--- START ---

===== src/rtl/bbox_frame_sched.sv =====
// Frame scheduler for the boundingbox engine: starts a run per captured frame, watches
// for done or a stall timeout, and hands the box out through a one-deep result slot.
module bbox_frame_sched #(
   parameter int unsigned COORD_W   = 11,
   parameter int unsigned TO_CYCLES = 2_000_000,
   parameter int unsigned FCNT_W    = 16
) (
   input  logic               clk,
   input  logic               rst_n,
   input  logic               enable,
   input  logic               frame_rdy,
   output logic               frame_ack,
   output logic               buf_sel,
   output logic               bb_start,
   input  logic               bb_done,
   input  logic [COORD_W-1:0] bb_xmin,
   input  logic [COORD_W-1:0] bb_xmax,
   input  logic [COORD_W-1:0] bb_ymin,
   input  logic [COORD_W-1:0] bb_ymax,
   output logic               res_valid,
   input  logic               res_ready,
   output logic [COORD_W-1:0] res_xmin,
   output logic [COORD_W-1:0] res_xmax,
   output logic [COORD_W-1:0] res_ymin,
   output logic [COORD_W-1:0] res_ymax,
   output logic [COORD_W:0]   res_w,
   output logic [COORD_W:0]   res_h,
   output logic               res_empty,
   output logic [FCNT_W-1:0]  frame_cnt,
   output logic               err_timeout
);

   localparam int unsigned     DIM_W   = COORD_W + 1;
   localparam int unsigned     TO_W    = $clog2(TO_CYCLES);
   localparam logic [TO_W-1:0] TO_LAST = TO_W'(TO_CYCLES - 1);

   typedef enum logic [2:0] {
      S_IDLE,
      S_RUN,
      S_CAPT,
      S_OUT,
      S_ABORT
   } state_e;

   state_e              state_q, state_d;
   logic [TO_W-1:0]     to_cnt_q, to_cnt_d;
   logic [COORD_W-1:0]  stg_xmin_q, stg_xmin_d, stg_xmax_q, stg_xmax_d;
   logic [COORD_W-1:0]  stg_ymin_q, stg_ymin_d, stg_ymax_q, stg_ymax_d;
   logic [COORD_W-1:0]  res_xmin_q, res_xmin_d, res_xmax_q, res_xmax_d;
   logic [COORD_W-1:0]  res_ymin_q, res_ymin_d, res_ymax_q, res_ymax_d;
   logic [DIM_W-1:0]    res_w_q, res_w_d, res_h_q, res_h_d;
   logic                res_empty_q, res_empty_d;
   logic                res_valid_q, res_valid_d;
   logic                frame_ack_q, frame_ack_d;
   logic                buf_sel_q, buf_sel_d;
   logic                bb_start_q, bb_start_d;
   logic [FCNT_W-1:0]   frame_cnt_q, frame_cnt_d;
   logic                err_q, err_d;

   logic                slot_free_c, empty_c, load_c;
   logic [DIM_W-1:0]    w_c, h_c;

   // Next-state, staging and result-slot logic
   always_comb begin
      state_d     = state_q;
      to_cnt_d    = to_cnt_q;
      stg_xmin_d  = stg_xmin_q;
      stg_xmax_d  = stg_xmax_q;
      stg_ymin_d  = stg_ymin_q;
      stg_ymax_d  = stg_ymax_q;
      res_xmin_d  = res_xmin_q;
      res_xmax_d  = res_xmax_q;
      res_ymin_d  = res_ymin_q;
      res_ymax_d  = res_ymax_q;
      res_w_d     = res_w_q;
      res_h_d     = res_h_q;
      res_empty_d = res_empty_q;
      res_valid_d = res_valid_q;
      frame_ack_d = 1'b0;
      buf_sel_d   = buf_sel_q;
      bb_start_d  = bb_start_q;
      frame_cnt_d = frame_cnt_q;
      err_d       = err_q;
      load_c      = 1'b0;

      slot_free_c = !res_valid_q || res_ready;
      empty_c     = (stg_xmin_q > stg_xmax_q) || (stg_ymin_q > stg_ymax_q);
      w_c = empty_c ? '0 : DIM_W'(stg_xmax_q) - DIM_W'(stg_xmin_q) + DIM_W'(1);
      h_c = empty_c ? '0 : DIM_W'(stg_ymax_q) - DIM_W'(stg_ymin_q) + DIM_W'(1);

      if (res_valid_q && res_ready) begin
         res_valid_d = 1'b0;
      end

      unique case (state_q)
         S_IDLE: begin
            to_cnt_d = '0;
            // Hold off while the previous ack is still out or done is still high
            if (enable && frame_rdy && !bb_done && !frame_ack_q) begin
               state_d    = S_RUN;
               bb_start_d = 1'b1;
            end
         end
         S_RUN: begin
            to_cnt_d = to_cnt_q + TO_W'(1);
            if (bb_done) begin
               state_d    = S_CAPT;
               bb_start_d = 1'b0;
               stg_xmin_d = bb_xmin;
               stg_xmax_d = bb_xmax;
               stg_ymin_d = bb_ymin;
               stg_ymax_d = bb_ymax;
            end else if (to_cnt_q == TO_LAST) begin
               state_d    = S_ABORT;
               bb_start_d = 1'b0;
            end
         end
         S_ABORT: begin
            frame_ack_d = 1'b1;
            err_d       = 1'b1;
            state_d     = S_IDLE;
         end
         S_CAPT, S_OUT: begin
            if (slot_free_c) begin
               load_c  = 1'b1;
               state_d = S_IDLE;
            end else begin
               state_d = S_OUT;
            end
         end
         default: begin
            state_d    = S_IDLE;
            bb_start_d = 1'b0;
         end
      endcase

      if (load_c) begin
         res_xmin_d  = stg_xmin_q;
         res_xmax_d  = stg_xmax_q;
         res_ymin_d  = stg_ymin_q;
         res_ymax_d  = stg_ymax_q;
         res_w_d     = w_c;
         res_h_d     = h_c;
         res_empty_d = empty_c;
         res_valid_d = 1'b1;
         frame_ack_d = 1'b1;
         buf_sel_d   = !buf_sel_q;
         frame_cnt_d = frame_cnt_q + FCNT_W'(1);
      end
   end

   always_ff @(posedge clk or negedge rst_n) begin
      if (!rst_n) begin
         state_q     <= S_IDLE;
         to_cnt_q    <= '0;
         stg_xmin_q  <= '0;
         stg_xmax_q  <= '0;
         stg_ymin_q  <= '0;
         stg_ymax_q  <= '0;
         res_xmin_q  <= '0;
         res_xmax_q  <= '0;
         res_ymin_q  <= '0;
         res_ymax_q  <= '0;
         res_w_q     <= '0;
         res_h_q     <= '0;
         res_empty_q <= 1'b0;
         res_valid_q <= 1'b0;
         frame_ack_q <= 1'b0;
         buf_sel_q   <= 1'b0;
         bb_start_q  <= 1'b0;
         frame_cnt_q <= '0;
         err_q       <= 1'b0;
      end else begin
         state_q     <= state_d;
         to_cnt_q    <= to_cnt_d;
         stg_xmin_q  <= stg_xmin_d;
         stg_xmax_q  <= stg_xmax_d;
         stg_ymin_q  <= stg_ymin_d;
         stg_ymax_q  <= stg_ymax_d;
         res_xmin_q  <= res_xmin_d;
         res_xmax_q  <= res_xmax_d;
         res_ymin_q  <= res_ymin_d;
         res_ymax_q  <= res_ymax_d;
         res_w_q     <= res_w_d;
         res_h_q     <= res_h_d;
         res_empty_q <= res_empty_d;
         res_valid_q <= res_valid_d;
         frame_ack_q <= frame_ack_d;
         buf_sel_q   <= buf_sel_d;
         bb_start_q  <= bb_start_d;
         frame_cnt_q <= frame_cnt_d;
         err_q       <= err_d;
      end
   end

   assign frame_ack   = frame_ack_q;
   assign buf_sel     = buf_sel_q;
   assign bb_start    = bb_start_q;
   assign res_valid   = res_valid_q;
   assign res_xmin    = res_xmin_q;
   assign res_xmax    = res_xmax_q;
   assign res_ymin    = res_ymin_q;
   assign res_ymax    = res_ymax_q;
   assign res_w       = res_w_q;
   assign res_h       = res_h_q;
   assign res_empty   = res_empty_q;
   assign frame_cnt   = frame_cnt_q;
   assign err_timeout = err_q;

endmodule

--- END ---

In the answer, restate word for word each line from the one with "frame_cnt_q <= '0;" through the end of the material above.

> [Answer for this exercise]:
         frame_cnt_q <= '0;
         err_q       <= 1'b0;
      end else begin
         state_q     <= state_d;
         to_cnt_q    <= to_cnt_d;
         stg_xmin_q  <= stg_xmin_d;
         stg_xmax_q  <= stg_xmax_d;
         stg_ymin_q  <= stg_ymin_d;
         stg_ymax_q  <= stg_ymax_d;
         res_xmin_q  <= res_xmin_d;
         res_xmax_q  <= res_xmax_d;
         res_ymin_q  <= res_ymin_d;
         res_ymax_q  <= res_ymax_d;
         res_w_q     <= res_w_d;
         res_h_q     <= res_h_d;
         res_empty_q <= res_empty_d;
         res_valid_q <= res_valid_d;
         frame_ack_q <= frame_ack_d;
         buf_sel_q   <= buf_sel_d;
         bb_start_q  <= bb_start_d;
         frame_cnt_q <= frame_cnt_d;
         err_q       <= err_d;
      end
   end

   assign frame_ack   = frame_ack_q;
   assign buf_sel     = buf_sel_q;
   assign bb_start    = bb_start_q;
   assign res_valid   = res_valid_q;
   assign res_xmin    = res_xmin_q;
   assign res_xmax    = res_xmax_q;
   assign res_ymin    = res_ymin_q;
   assign res_ymax    = res_ymax_q;
   assign res_w       = res_w_q;
   assign res_h       = res_h_q;
   assign res_empty   = res_empty_q;
   assign frame_cnt   = frame_cnt_q;
   assign err_timeout = err_q;

endmodule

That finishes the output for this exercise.